Your objective:
All lines containing the string "localparam" must be copied from the entries.

[Source records]
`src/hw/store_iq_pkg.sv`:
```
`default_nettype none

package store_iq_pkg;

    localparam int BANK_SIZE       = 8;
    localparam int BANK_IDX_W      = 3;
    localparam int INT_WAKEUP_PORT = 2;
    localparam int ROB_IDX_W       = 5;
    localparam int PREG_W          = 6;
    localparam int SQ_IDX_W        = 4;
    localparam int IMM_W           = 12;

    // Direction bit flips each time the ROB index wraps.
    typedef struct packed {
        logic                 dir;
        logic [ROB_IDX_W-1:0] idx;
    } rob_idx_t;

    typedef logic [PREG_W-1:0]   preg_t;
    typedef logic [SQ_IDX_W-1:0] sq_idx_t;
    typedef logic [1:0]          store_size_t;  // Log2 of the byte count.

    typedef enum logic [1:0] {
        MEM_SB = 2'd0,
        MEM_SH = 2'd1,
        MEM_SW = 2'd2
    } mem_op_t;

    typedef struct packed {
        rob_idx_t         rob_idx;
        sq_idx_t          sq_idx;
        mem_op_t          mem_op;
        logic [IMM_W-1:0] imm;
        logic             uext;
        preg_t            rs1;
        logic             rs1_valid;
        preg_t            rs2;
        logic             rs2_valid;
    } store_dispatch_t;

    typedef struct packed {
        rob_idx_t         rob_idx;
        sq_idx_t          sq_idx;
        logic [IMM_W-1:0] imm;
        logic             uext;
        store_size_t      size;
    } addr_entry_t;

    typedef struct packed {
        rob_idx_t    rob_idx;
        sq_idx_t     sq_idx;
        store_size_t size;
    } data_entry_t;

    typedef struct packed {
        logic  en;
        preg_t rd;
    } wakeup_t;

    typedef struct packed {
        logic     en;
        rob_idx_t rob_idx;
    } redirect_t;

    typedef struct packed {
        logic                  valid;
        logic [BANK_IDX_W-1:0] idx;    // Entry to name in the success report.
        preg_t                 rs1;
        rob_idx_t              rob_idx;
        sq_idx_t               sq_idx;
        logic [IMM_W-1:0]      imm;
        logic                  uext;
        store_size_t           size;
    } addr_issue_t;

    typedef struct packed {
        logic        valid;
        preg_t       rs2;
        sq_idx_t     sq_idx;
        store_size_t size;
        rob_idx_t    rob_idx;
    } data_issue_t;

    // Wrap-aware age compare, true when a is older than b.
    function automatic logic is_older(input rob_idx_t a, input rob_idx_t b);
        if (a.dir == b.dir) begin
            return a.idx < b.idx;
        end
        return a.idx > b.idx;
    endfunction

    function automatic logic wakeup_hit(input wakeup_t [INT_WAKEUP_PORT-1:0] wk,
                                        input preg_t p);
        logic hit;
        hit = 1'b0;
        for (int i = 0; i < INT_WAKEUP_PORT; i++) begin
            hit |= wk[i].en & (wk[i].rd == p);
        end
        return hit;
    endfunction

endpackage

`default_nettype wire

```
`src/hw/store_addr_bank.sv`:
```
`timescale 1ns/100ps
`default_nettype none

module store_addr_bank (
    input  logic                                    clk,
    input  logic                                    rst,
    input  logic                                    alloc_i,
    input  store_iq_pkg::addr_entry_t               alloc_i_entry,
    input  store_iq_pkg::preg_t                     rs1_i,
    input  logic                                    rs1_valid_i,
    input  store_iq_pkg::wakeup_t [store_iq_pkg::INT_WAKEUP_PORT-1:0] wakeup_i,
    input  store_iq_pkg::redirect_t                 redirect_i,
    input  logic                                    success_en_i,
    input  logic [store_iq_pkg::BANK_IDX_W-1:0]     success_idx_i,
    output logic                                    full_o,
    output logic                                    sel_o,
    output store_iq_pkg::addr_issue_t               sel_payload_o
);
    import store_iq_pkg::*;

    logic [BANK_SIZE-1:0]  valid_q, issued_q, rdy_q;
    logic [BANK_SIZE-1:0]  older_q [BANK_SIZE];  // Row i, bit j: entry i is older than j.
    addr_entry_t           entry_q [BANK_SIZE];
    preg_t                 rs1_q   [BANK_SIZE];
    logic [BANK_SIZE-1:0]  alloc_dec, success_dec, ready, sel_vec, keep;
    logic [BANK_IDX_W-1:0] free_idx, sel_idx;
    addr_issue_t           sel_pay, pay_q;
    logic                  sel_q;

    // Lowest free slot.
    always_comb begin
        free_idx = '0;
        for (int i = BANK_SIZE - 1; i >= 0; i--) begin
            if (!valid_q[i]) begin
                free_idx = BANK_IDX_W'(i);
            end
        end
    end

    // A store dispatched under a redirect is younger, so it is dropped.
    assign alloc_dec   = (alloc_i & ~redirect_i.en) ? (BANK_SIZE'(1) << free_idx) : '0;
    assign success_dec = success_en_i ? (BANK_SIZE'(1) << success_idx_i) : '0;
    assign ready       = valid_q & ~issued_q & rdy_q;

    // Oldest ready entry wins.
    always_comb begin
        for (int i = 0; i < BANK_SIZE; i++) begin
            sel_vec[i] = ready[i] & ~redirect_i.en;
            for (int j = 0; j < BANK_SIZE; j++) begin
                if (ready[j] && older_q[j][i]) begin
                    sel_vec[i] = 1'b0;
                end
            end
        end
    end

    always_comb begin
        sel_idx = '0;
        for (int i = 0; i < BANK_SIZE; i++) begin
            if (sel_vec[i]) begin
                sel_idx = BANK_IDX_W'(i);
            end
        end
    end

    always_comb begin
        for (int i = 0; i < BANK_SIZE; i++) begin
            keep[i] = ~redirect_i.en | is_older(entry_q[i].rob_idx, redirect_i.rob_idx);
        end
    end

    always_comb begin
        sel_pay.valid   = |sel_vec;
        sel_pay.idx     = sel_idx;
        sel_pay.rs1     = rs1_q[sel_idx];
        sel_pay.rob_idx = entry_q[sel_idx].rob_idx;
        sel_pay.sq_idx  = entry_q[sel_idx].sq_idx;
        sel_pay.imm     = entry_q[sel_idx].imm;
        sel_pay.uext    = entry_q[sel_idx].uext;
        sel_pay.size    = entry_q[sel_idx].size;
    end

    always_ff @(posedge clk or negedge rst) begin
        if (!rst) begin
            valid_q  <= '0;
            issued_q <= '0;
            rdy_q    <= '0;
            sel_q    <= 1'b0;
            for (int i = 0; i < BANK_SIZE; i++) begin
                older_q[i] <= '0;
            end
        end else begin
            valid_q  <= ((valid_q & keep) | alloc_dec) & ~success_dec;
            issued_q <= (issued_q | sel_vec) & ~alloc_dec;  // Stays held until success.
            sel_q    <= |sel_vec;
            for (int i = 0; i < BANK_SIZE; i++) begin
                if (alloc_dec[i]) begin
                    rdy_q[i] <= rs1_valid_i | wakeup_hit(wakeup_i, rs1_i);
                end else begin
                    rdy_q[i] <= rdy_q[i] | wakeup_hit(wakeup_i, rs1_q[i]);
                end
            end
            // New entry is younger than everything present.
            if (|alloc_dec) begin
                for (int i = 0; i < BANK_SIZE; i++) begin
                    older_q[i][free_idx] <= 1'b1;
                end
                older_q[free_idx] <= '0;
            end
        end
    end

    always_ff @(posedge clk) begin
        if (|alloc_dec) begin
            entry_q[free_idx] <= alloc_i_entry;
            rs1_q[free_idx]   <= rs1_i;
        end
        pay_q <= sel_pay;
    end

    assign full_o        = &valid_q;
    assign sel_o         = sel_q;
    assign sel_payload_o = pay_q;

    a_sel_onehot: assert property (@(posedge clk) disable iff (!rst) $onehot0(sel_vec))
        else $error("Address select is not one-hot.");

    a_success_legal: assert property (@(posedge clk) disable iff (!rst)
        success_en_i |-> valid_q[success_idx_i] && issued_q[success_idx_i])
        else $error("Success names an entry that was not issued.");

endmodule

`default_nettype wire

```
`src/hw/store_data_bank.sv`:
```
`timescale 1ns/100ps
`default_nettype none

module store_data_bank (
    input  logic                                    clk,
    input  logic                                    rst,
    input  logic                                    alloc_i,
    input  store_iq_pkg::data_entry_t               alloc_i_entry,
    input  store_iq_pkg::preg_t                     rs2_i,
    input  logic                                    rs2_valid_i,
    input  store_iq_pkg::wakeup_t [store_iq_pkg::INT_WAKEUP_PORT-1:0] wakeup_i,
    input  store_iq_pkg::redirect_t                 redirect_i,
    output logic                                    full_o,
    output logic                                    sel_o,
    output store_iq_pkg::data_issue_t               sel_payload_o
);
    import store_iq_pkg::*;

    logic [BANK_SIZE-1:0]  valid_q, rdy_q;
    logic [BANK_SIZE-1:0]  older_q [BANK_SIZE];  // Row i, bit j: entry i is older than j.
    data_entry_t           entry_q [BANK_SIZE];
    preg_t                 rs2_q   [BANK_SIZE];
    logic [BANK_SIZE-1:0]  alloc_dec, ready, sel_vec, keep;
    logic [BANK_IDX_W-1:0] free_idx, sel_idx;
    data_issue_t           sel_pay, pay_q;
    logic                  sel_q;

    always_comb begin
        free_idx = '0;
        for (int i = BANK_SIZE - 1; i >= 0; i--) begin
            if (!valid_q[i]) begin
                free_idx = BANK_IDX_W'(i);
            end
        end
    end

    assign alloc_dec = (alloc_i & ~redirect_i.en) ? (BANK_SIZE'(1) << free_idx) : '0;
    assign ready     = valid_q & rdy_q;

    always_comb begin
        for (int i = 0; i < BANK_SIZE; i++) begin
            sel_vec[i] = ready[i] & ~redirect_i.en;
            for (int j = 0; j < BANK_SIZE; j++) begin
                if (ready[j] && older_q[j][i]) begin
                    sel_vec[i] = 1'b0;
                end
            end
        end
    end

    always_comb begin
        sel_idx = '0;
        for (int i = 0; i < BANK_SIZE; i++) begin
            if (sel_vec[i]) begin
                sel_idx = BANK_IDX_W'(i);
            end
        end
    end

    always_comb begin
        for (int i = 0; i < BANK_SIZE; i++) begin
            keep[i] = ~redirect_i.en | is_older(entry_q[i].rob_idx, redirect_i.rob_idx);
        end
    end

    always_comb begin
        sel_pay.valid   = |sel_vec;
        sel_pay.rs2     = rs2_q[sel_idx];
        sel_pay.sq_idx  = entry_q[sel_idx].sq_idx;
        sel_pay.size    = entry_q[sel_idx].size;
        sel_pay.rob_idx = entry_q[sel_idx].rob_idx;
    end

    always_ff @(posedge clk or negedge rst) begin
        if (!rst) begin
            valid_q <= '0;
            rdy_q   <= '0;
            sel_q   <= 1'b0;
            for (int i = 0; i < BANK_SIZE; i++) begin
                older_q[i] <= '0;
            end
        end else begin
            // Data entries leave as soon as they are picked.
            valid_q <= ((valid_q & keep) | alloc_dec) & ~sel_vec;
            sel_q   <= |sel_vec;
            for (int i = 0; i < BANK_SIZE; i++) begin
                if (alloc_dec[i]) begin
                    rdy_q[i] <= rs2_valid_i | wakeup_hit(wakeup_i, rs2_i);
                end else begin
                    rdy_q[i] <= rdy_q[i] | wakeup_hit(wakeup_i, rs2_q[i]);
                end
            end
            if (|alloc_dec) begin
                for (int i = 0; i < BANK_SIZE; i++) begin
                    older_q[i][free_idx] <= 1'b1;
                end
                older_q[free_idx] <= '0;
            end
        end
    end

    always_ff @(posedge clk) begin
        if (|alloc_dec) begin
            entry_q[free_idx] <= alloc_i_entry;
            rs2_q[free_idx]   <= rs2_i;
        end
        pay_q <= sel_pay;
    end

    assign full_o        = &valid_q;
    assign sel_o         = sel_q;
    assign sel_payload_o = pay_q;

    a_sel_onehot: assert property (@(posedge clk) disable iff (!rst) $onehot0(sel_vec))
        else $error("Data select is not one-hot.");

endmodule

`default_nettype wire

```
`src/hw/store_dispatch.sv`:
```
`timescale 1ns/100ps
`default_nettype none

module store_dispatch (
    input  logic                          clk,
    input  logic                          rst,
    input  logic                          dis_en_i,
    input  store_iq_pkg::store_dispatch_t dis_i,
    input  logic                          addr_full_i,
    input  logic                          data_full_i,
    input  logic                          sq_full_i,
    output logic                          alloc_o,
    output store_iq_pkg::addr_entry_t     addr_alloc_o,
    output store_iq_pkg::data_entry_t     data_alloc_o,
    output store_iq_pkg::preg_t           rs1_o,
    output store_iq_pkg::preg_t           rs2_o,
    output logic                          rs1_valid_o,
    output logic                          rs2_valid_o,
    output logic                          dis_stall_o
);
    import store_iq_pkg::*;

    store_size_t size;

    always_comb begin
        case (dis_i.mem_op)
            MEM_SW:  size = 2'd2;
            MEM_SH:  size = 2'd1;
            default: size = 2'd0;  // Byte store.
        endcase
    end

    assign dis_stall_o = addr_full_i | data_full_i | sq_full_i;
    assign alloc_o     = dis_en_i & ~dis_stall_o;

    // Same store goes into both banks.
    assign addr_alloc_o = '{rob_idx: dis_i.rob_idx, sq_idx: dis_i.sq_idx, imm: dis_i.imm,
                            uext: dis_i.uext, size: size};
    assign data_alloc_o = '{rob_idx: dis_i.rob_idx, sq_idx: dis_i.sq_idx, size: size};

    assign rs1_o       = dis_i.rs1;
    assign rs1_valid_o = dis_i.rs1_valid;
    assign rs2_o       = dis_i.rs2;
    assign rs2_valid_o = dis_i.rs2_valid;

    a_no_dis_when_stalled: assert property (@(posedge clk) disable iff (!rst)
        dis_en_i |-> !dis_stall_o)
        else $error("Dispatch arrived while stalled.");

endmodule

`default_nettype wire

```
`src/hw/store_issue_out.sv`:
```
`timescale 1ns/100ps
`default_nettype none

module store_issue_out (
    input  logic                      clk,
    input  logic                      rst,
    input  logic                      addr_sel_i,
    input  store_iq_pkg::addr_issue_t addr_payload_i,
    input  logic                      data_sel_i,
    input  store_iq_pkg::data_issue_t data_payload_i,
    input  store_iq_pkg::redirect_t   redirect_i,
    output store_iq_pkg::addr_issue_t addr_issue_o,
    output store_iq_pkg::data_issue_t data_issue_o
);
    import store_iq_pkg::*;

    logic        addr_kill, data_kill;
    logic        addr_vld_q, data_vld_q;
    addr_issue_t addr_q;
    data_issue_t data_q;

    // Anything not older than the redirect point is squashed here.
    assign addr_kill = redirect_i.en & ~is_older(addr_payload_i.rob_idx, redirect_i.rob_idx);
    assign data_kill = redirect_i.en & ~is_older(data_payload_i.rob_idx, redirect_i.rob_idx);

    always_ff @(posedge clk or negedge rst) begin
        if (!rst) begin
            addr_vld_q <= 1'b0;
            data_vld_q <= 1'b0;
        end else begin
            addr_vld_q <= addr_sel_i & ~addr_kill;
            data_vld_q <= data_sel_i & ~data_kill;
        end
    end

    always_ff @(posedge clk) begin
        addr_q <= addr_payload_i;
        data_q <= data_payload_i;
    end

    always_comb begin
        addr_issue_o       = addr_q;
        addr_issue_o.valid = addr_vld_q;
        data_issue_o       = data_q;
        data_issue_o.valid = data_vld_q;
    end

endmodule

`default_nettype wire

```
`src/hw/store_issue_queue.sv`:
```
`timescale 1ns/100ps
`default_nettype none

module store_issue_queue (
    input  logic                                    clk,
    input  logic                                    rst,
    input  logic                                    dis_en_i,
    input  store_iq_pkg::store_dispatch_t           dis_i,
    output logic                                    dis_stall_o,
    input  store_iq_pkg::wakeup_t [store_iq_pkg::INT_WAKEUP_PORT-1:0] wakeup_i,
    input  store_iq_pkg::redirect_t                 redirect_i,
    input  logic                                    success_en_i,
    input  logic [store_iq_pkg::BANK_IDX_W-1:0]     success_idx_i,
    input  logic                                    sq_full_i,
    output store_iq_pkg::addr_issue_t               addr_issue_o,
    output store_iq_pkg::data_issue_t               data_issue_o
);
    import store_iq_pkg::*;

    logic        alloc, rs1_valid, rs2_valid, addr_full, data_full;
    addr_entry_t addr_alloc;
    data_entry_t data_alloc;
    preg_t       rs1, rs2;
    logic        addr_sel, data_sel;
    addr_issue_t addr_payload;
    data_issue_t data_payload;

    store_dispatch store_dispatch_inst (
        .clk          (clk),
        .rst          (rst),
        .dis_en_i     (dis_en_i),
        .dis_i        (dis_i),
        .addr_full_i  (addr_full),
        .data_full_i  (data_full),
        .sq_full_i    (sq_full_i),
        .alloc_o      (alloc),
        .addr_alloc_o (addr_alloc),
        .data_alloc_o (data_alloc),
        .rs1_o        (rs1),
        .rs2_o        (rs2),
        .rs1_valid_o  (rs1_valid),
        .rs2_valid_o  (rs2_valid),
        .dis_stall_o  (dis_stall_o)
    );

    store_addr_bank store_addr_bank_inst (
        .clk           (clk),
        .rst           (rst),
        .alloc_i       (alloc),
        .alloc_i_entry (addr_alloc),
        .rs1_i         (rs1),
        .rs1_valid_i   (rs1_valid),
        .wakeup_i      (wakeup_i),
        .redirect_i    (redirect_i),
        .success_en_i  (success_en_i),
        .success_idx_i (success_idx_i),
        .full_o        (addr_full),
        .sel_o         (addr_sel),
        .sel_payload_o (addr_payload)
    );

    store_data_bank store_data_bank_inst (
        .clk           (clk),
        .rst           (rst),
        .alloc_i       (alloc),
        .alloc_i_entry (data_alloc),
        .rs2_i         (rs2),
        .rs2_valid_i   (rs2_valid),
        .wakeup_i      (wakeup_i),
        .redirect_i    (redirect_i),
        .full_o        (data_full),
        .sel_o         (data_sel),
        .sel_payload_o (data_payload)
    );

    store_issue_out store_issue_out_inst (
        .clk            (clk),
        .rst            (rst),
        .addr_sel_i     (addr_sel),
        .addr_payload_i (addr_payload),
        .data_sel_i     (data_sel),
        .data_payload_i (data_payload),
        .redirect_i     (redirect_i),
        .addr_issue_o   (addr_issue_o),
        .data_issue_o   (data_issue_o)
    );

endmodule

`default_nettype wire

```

Reply to the task:
    localparam int BANK_SIZE       = 8;
    localparam int BANK_IDX_W      = 3;
    localparam int INT_WAKEUP_PORT = 2;
    localparam int ROB_IDX_W       = 5;
    localparam int PREG_W          = 6;
    localparam int SQ_IDX_W        = 4;
    localparam int IMM_W           = 12;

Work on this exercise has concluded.